At the Aug. 4 Junction work session, staff asked the City Council to place a first amendment to the license agreement with MCI Metro Access Transmission Service Corp. on the consent agenda for approval, extending the city’s existing right-of-way fiber agreement for an additional five years. The amendment would continue MCI Metro’s authority to install and maintain fiber optic cable in city rights-of-way.
The request was presented by a staff member who said the amendment is "fairly straightforward" and asked the council to consider it on the next consent agenda. The staff member noted the amendment comes at the end of the five-year initial period of the original agreement.
Joel Lehi, who worked on the negotiation, told the council the delay in bringing the amendment forward was caused by the licensee, not by city staff.

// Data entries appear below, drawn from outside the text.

### config.mk
export PLATFORM = sky130hd
export DESIGN_NAME = ad7656_sample_ctrl
export DESIGN_NICKNAME = d
export VERILOG_FILES = /design/src/rtl/ad7656_pkg.sv /design/src/rtl/ad7656_frame_buf.sv /design/src/rtl/ad7656_sample_ctrl.sv
export SDC_FILE = /design/constraint.sdc
export NUM_CORES = 1
export LEC_CHECK = 0
export CORE_UTILIZATION = 29
export CTS_CLUSTER_DIAMETER = 60
export CTS_CLUSTER_SIZE = 20
export DETAILED_ROUTE_END_ITERATION = 16
export HOLD_SLACK_MARGIN = 0.15
export PLACE_DENSITY_LB_ADDON = 0.2
export RECOVER_POWER = 25
export SLEW_MARGIN = 20
export SYNTH_ARGS = -nofsm -noshare
export SYNTH_HDL_FRONTEND = slang
export SYNTH_SLANG_ARGS = --single-unit
### constraint.sdc
create_clock -name sys_clk_i -period 3.1 [get_ports sys_clk_i]
set_input_delay 0.465 -clock sys_clk_i [delete_from_list [all_inputs] [get_ports sys_clk_i]]
set_output_delay 0.465 -clock sys_clk_i [all_outputs]
set_load 0.03 [all_outputs]
### src/rtl/ad7656_pkg.sv
// Shared types and constants for the AD7656 sample sequencing and averaging block.
// NUM_CH : number of converter channels per frame
// DATA_W : width of one channel sample
// CHAN_W : width of the output channel index
package ad7656_pkg;

    localparam int unsigned NUM_CH = 6;
    localparam int unsigned DATA_W = 16;
    localparam int unsigned CHAN_W = 3;

    typedef enum logic [0:0] {
        StIdle,
        StWaitDone
    } state_e;

    typedef logic signed [DATA_W-1:0] sample_t;
    typedef sample_t [NUM_CH-1:0] frame_t;

endpackage

### src/rtl/ad7656_frame_buf.sv
// Single-frame output buffer with a valid/ready serialiser.
// Ports:
//   sys_clk_i, rst_n_i : clock, asynchronous active-low reset
//   load_i, frame_i    : load a complete averaged frame (accepted only while empty)
//   full_o             : buffer holds a frame that has not been fully sent
//   m_valid_o/m_ready_i: stream handshake
//   m_data_o/m_chan_o/m_last_o : current word, its channel index, last-word flag
module ad7656_frame_buf
    import ad7656_pkg::*;
(
    input  logic              sys_clk_i,
    input  logic              rst_n_i,
    input  logic              load_i,
    input  frame_t            frame_i,
    output logic              full_o,
    output logic              m_valid_o,
    input  logic              m_ready_i,
    output logic [DATA_W-1:0] m_data_o,
    output logic [CHAN_W-1:0] m_chan_o,
    output logic              m_last_o
);

    frame_t              frame_q, frame_d;
    logic                full_q, full_d;
    logic [DATA_W-1:0]   data_q, data_d;
    logic [CHAN_W-1:0]   chan_q, chan_d;
    logic                last_q, last_d;
    logic [CHAN_W-1:0]   chan_nxt;

    always_comb begin
        frame_d  = frame_q;
        full_d   = full_q;
        data_d   = data_q;
        chan_d   = chan_q;
        last_d   = last_q;
        chan_nxt = chan_q + 1'b1;
        if (full_q) begin
            if (m_ready_i) begin
                if (last_q) begin
                    full_d = 1'b0;
                end else begin
                    // Pre-register the next word so data/chan/last are flop outputs.
                    chan_d = chan_nxt;
                    data_d = frame_q[chan_nxt];
                    last_d = (chan_nxt == CHAN_W'(NUM_CH - 1));
                end
            end
        end else if (load_i) begin
            frame_d = frame_i;
            full_d  = 1'b1;
            data_d  = frame_i[0];
            chan_d  = '0;
            last_d  = 1'b0;
        end
    end

    always_ff @(posedge sys_clk_i or negedge rst_n_i) begin
        if (!rst_n_i) begin
            frame_q <= '0;
            full_q  <= 1'b0;
            data_q  <= '0;
            chan_q  <= '0;
            last_q  <= 1'b0;
        end else begin
            frame_q <= frame_d;
            full_q  <= full_d;
            data_q  <= data_d;
            chan_q  <= chan_d;
            last_q  <= last_d;
        end
    end

    assign full_o    = full_q;
    assign m_valid_o = full_q;
    assign m_data_o  = data_q;
    assign m_chan_o  = chan_q;
    assign m_last_o  = last_q;

endmodule
==> src/rtl/confreg_pkg.sv <==
// Shared constants and helpers for the config register block.
// Offsets are within the 64 KiB window selected by BASE_HI.
package confreg_pkg;

  localparam logic [15:0] DEF_BASE_HI   = 16'hBFAF;
  localparam logic [15:0] OFF_TIMER     = 16'hE000;
  localparam logic [15:0] OFF_TIMER_CMP = 16'hE004;
  localparam logic [15:0] OFF_LED       = 16'hF000;
  localparam logic [15:0] OFF_NUM       = 16'hF010;
  localparam logic [15:0] OFF_SWITCH    = 16'hF020;
  localparam logic [15:0] OFF_SIMU      = 16'hF030;

  function automatic logic [31:0] merge_be(
    input logic [31:0] old,
    input logic [31:0] wd,
    input logic [3:0]  be
  );
    logic [31:0] r;
    r = old;
    for (int i = 0; i < 4; i++)
      if (be[i]) r[8*i +: 8] = wd[8*i +: 8];
    return r;
  endfunction

endpackage

==> src/rtl/sram_confreg_if.sv <==
// Data-SRAM-style access port between CPU side and confreg.
// Read data and hit flag are registered in the slave.
interface sram_confreg_if;
  logic        conf_en;
  logic [3:0]  conf_wen;
  logic [31:0] conf_addr;
  logic [31:0] conf_wdata;
  logic [31:0] conf_rdata;
  logic        conf_hit_r;

  modport master (
    output conf_en, conf_wen, conf_addr, conf_wdata,
    input  conf_rdata, conf_hit_r
  );

  modport slave (
    input  conf_en, conf_wen, conf_addr, conf_wdata,
    output conf_rdata, conf_hit_r
  );
endinterface

==> src/rtl/confreg_timer.sv <==
// Free-running timer with byte-loadable count, compare register
// and a sticky compare interrupt cleared by any compare write.
module confreg_timer
  import confreg_pkg::*;
(
  input  logic        clk,
  input  logic        resetn,
  input  logic        load_en,
  input  logic [3:0]  load_be,
  input  logic [31:0] load_data,
  input  logic        cmp_en,
  output logic [31:0] timer,
  output logic [31:0] timer_cmp,
  output logic        irq
);

  // Count every cycle; a load overrides the increment.
  always_ff @(posedge clk or negedge resetn) begin
    if (!resetn)
      timer <= '0;
    else if (load_en)
      timer <= merge_be(timer, load_data, load_be);
    else
      timer <= timer + 32'd1;
  end

  // Compare value, byte-writable.
  always_ff @(posedge clk or negedge resetn) begin
    if (!resetn)
      timer_cmp <= 32'hFFFF_FFFF;
    else if (cmp_en)
      timer_cmp <= merge_be(timer_cmp, load_data, load_be);
  end

  // Sticky match flag; a compare write clears it and wins.
  always_ff @(posedge clk or negedge resetn) begin
    if (!resetn)
      irq <= 1'b0;
    else if (cmp_en)
      irq <= 1'b0;
    else if (timer == timer_cmp)
      irq <= 1'b1;
  end

endmodule
===== src/flat_wrapper.sv =====
// flat-port wrapper written by rule: the top's interface ports become plain ports
module restoring_div8_flat import div_pkg::*;
#(
  parameter int unsigned WIDTH = Width
)
  (clk, rst_n, bus_in_valid, bus_dividend, bus_divisor, bus_out_ready, bus_in_ready, bus_out_valid, bus_quotient, bus_remainder, bus_dbz);
  restoring_div8_if #(.WIDTH(WIDTH)) bus_i ();
  input logic clk;
  input logic rst_n;
  input wire logic [$bits(bus_i.in_valid)-1:0] bus_in_valid;
  input wire logic [$bits(bus_i.dividend)-1:0] bus_dividend;
  input wire logic [$bits(bus_i.divisor)-1:0] bus_divisor;
  input wire logic [$bits(bus_i.out_ready)-1:0] bus_out_ready;
  output wire logic [$bits(bus_i.in_ready)-1:0] bus_in_ready;
  output wire logic [$bits(bus_i.out_valid)-1:0] bus_out_valid;
  output wire logic [$bits(bus_i.quotient)-1:0] bus_quotient;
  output wire logic [$bits(bus_i.remainder)-1:0] bus_remainder;
  output wire logic [$bits(bus_i.dbz)-1:0] bus_dbz;
  assign bus_i.in_valid = bus_in_valid;
  assign bus_i.dividend = bus_dividend;
  assign bus_i.divisor = bus_divisor;
  assign bus_i.out_ready = bus_out_ready;
  assign bus_in_ready = bus_i.in_ready;
  assign bus_out_valid = bus_i.out_valid;
  assign bus_quotient = bus_i.quotient;
  assign bus_remainder = bus_i.remainder;
  assign bus_dbz = bus_i.dbz;
  restoring_div8 #(.WIDTH(WIDTH)) u_core (.clk(clk), .rst_n(rst_n), .bus(bus_i));
endmodule

===== config.mk =====
export PLATFORM = sky130hd
export DESIGN_NAME = restoring_div8_flat
export DESIGN_NICKNAME = d
export VERILOG_FILES = /design/src/rtl/restoring_div8_pkg.sv /design/src/rtl/restoring_div8_if.sv /design/src/rtl/restoring_div8_div_step.sv /design/src/rtl/restoring_div8.sv /design/src/flat_wrapper.sv
export SDC_FILE = /design/constraint.sdc
export NUM_CORES = 1
export LEC_CHECK = 0
export BUFFER_PORTS_ARGS = -buffer_cell sky130_fd_sc_hd__buf_2
export CORE_MARGIN = 2
export CORE_UTILIZATION = 53
export CTS_CLUSTER_DIAMETER = 200
export DETAILED_ROUTE_END_ITERATION = 10
export GPL_TIMING_DRIVEN = 0
export HOLD_SLACK_MARGIN = 0.03
export PLACE_DENSITY = 0.88
export SYNTH_ARGS = -nofsm -noshare
export SYNTH_HDL_FRONTEND = slang
export SYNTH_HIERARCHICAL = 1
export SYNTH_SLANG_ARGS = --single-unit

===== constraint.sdc =====
create_clock -name clk -period 4.2 [get_ports clk]
set_clock_uncertainty 0.1 [all_clocks]
set_input_delay 0 -clock clk [delete_from_list [all_inputs] [get_ports clk]]
set_output_delay 0 -clock clk [all_outputs]
set_load 0.02 [all_outputs]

He said the company had outstanding compliance issues from earlier in the contract term, including an unpaid $3,000 application fee from 2020 and disagreements about the form of financial security. Lehi said the company could not provide the local letter-of-credit the city preferred, so the parties increased a bond amount instead. "We are happy with how this turned out," Lehi said.
Doug Wirth, the city’s IT director, was identified by staff as available to answer technical questions but did not speak on record during the work session.
No formal motion or vote was taken at the work session; staff requested the council place the amendment on the upcoming consent agenda for formal action at a regular meeting. The presentation did not include a proposed ordinance number, dollar amount, or contract number for the amendment in the material presented at the work session.